The completed .bin file can be traversed by adapting any pathfinding algorithim to the file format. In the wikigraph server it uses a simple BFS to compute the shortest path. The algorithim is quite finnicky as the conversion between byteoffsets to integers can get confusing.
All runs were performed in a docker environment using 8gbs of ram and 6 M2 CPU cores.
Speed results for pre-processing section:
- 12 hours using regex to extract links
- 5.24 hours using custom parsing function
Speed results for graph-building section:
- 42 minutes after caching (Estimated almost 190+ hours before!)

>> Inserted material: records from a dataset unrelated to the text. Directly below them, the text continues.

## src/hdl/swv_pkg.sv

```systemverilog
// ---------------------------------------------------------------------------
// swv_pkg: shared definitions for the sliding window variance block
// Field widths, queue sizing, divider step size and the sample magnitude
// helper used by the front end.
// ---------------------------------------------------------------------------
package swv_pkg;

  // Payload field widths
  localparam int SAMPLE_W = 24;   // energy sample, signed Q12.12
  localparam int VAR_W    = 47;   // variance, unsigned Q23.24
  localparam int HELD_W   = 7;    // samples held in the window

  // Default window length
  localparam int DEF_WINDOW_DEPTH = 64;

  // Entries in the queue between front and back end
  localparam int QUEUE_DEPTH = 2;

  // Quotient bits resolved per divider cycle
  localparam int DIV_STEP_BITS = 8;

  // Magnitude of a signed sample; the most negative code maps to 2^23
  function automatic logic [SAMPLE_W-1:0] sample_mag(input logic signed [SAMPLE_W-1:0] s);
    logic [SAMPLE_W-1:0] m;
    m = s[SAMPLE_W-1] ? SAMPLE_W'(-s) : SAMPLE_W'(s);
    return m;
  endfunction

endpackage

```

## src/hdl/swv_back.sv

```systemverilog
// ---------------------------------------------------------------------------
// swv_back: variance evaluation
// Divides the sum of squares and |sum| by n in one shared radix-256 loop,
// squares the mean, subtracts with clamp at zero and holds the result in
// the output register.
// ---------------------------------------------------------------------------
module swv_back import swv_pkg::*; #(
  parameter  int WINDOW_DEPTH = DEF_WINDOW_DEPTH,
  localparam int PTR_W = $clog2(WINDOW_DEPTH),
  localparam int N_W   = $clog2(WINDOW_DEPTH + 1),
  localparam int MAG_W = SAMPLE_W + PTR_W,
  localparam int SQ_W  = 2 * SAMPLE_W - 1 + PTR_W
) (
  input  logic              clk,
  input  logic              rst,
  // queue read side
  input  logic              q_valid,
  output logic              q_pop,
  input  logic [MAG_W-1:0]  q_mag,
  input  logic [SQ_W-1:0]   q_sq,
  input  logic [N_W-1:0]    q_n,
  // result channel
  output logic              out_valid,
  input  logic              out_ready,
  output logic [VAR_W-1:0]  window_variance,
  output logic [HELD_W-1:0] samples_held
);

  localparam int DIV_STEPS = (SQ_W + DIV_STEP_BITS - 1) / DIV_STEP_BITS;
  localparam int DIV_W     = DIV_STEPS * DIV_STEP_BITS;
  localparam int CNT_W     = $clog2(DIV_STEPS);
  localparam int PROD_W    = 2 * SAMPLE_W;

  typedef enum logic [1:0] {
    B_IDLE,
    B_DIV,
    B_MUL,
    B_SUB
  } back_state_t;

  back_state_t       state;
  logic [CNT_W-1:0]  step_cnt;
  logic [N_W-1:0]    div_n;
  logic [DIV_W-1:0]  dq_sq;
  logic [DIV_W-1:0]  dq_mag;
  logic [N_W-1:0]    rem_sq;
  logic [N_W-1:0]    rem_mag;
  logic [PROD_W-1:0] mean_prod;

  logic [DIV_W-1:0]  dq_sq_next;
  logic [DIV_W-1:0]  dq_mag_next;
  logic [N_W-1:0]    rem_sq_next;
  logic [N_W-1:0]    rem_mag_next;
  logic [N_W:0]      trial_sq;
  logic [N_W:0]      trial_mag;
  logic [SAMPLE_W-1:0] mean_mag;
  logic [PROD_W-1:0] mean_sq_ext;
  logic              out_free;

  assign q_pop    = (state == B_IDLE) && q_valid;
  assign mean_mag = dq_mag[SAMPLE_W-1:0];
  assign mean_sq_ext = PROD_W'(dq_sq[VAR_W-1:0]);
  assign out_free = !out_valid || out_ready;

  // One divider cycle: DIV_STEP_BITS restoring steps on both quotients
  always_comb begin
    dq_sq_next   = dq_sq;
    dq_mag_next  = dq_mag;
    rem_sq_next  = rem_sq;
    rem_mag_next = rem_mag;
    trial_sq     = '0;
    trial_mag    = '0;
    for (int k = 0; k < DIV_STEP_BITS; k++) begin
      trial_sq    = {rem_sq_next, dq_sq_next[DIV_W-1]};
      trial_mag   = {rem_mag_next, dq_mag_next[DIV_W-1]};
      dq_sq_next  = {dq_sq_next[DIV_W-2:0], 1'b0};
      dq_mag_next = {dq_mag_next[DIV_W-2:0], 1'b0};
      if (trial_sq >= {1'b0, div_n}) begin
        rem_sq_next   = N_W'(trial_sq - {1'b0, div_n});
        dq_sq_next[0] = 1'b1;
      end else begin
        rem_sq_next = trial_sq[N_W-1:0];
      end
      if (trial_mag >= {1'b0, div_n}) begin
        rem_mag_next   = N_W'(trial_mag - {1'b0, div_n});
        dq_mag_next[0] = 1'b1;
      end else begin
        rem_mag_next = trial_mag[N_W-1:0];
      end
    end
  end

  // Back end sequencer and output register
  always_ff @(posedge clk) begin
    if (rst) begin
      state     <= B_IDLE;
      out_valid <= 1'b0;
    end else begin
      // drains on acceptance unless a new result takes its place
      if (out_valid && out_ready && state != B_SUB) begin
        out_valid <= 1'b0;
      end
      case (state)
        B_IDLE: begin
          if (q_valid) begin
            div_n    <= q_n;
            dq_sq    <= DIV_W'(q_sq);
            dq_mag   <= DIV_W'(q_mag);
            rem_sq   <= '0;
            rem_mag  <= '0;
            step_cnt <= CNT_W'(DIV_STEPS - 1);
            state    <= B_DIV;
          end
        end
        B_DIV: begin
          dq_sq    <= dq_sq_next;
          dq_mag   <= dq_mag_next;
          rem_sq   <= rem_sq_next;
          rem_mag  <= rem_mag_next;
          step_cnt <= step_cnt - CNT_W'(1);
          if (step_cnt == '0) begin
            state <= B_MUL;
          end
        end
        B_MUL: begin
          mean_prod <= mean_mag * mean_mag;
          state     <= B_SUB;
        end
        B_SUB: begin
          if (out_free) begin
            out_valid    <= 1'b1;
            samples_held <= HELD_W'(div_n);
            if (mean_sq_ext > mean_prod) begin
              window_variance <= VAR_W'(mean_sq_ext - mean_prod);
            end else begin
              window_variance <= '0;
            end
            state <= B_IDLE;
          end
        end
        default: begin
          state <= B_IDLE;
        end
      endcase
    end
  end

endmodule

```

I was not able to successfully parse all links and as such this graph is not 100% fully complete. I ran into an issue differentiating capitalized and lowercased pages. For example, the programming language ALGOL and the star Algol are differentiated by the casing. This works fine as long as links from other pages that references these pages obey the same capitalization convention, this wasn't the case. I kept running into casing issues resulting in duplicate key errors or not resulting in entries being found in the database. I do intend on polishing this in the future (maybe during summer when I have no school).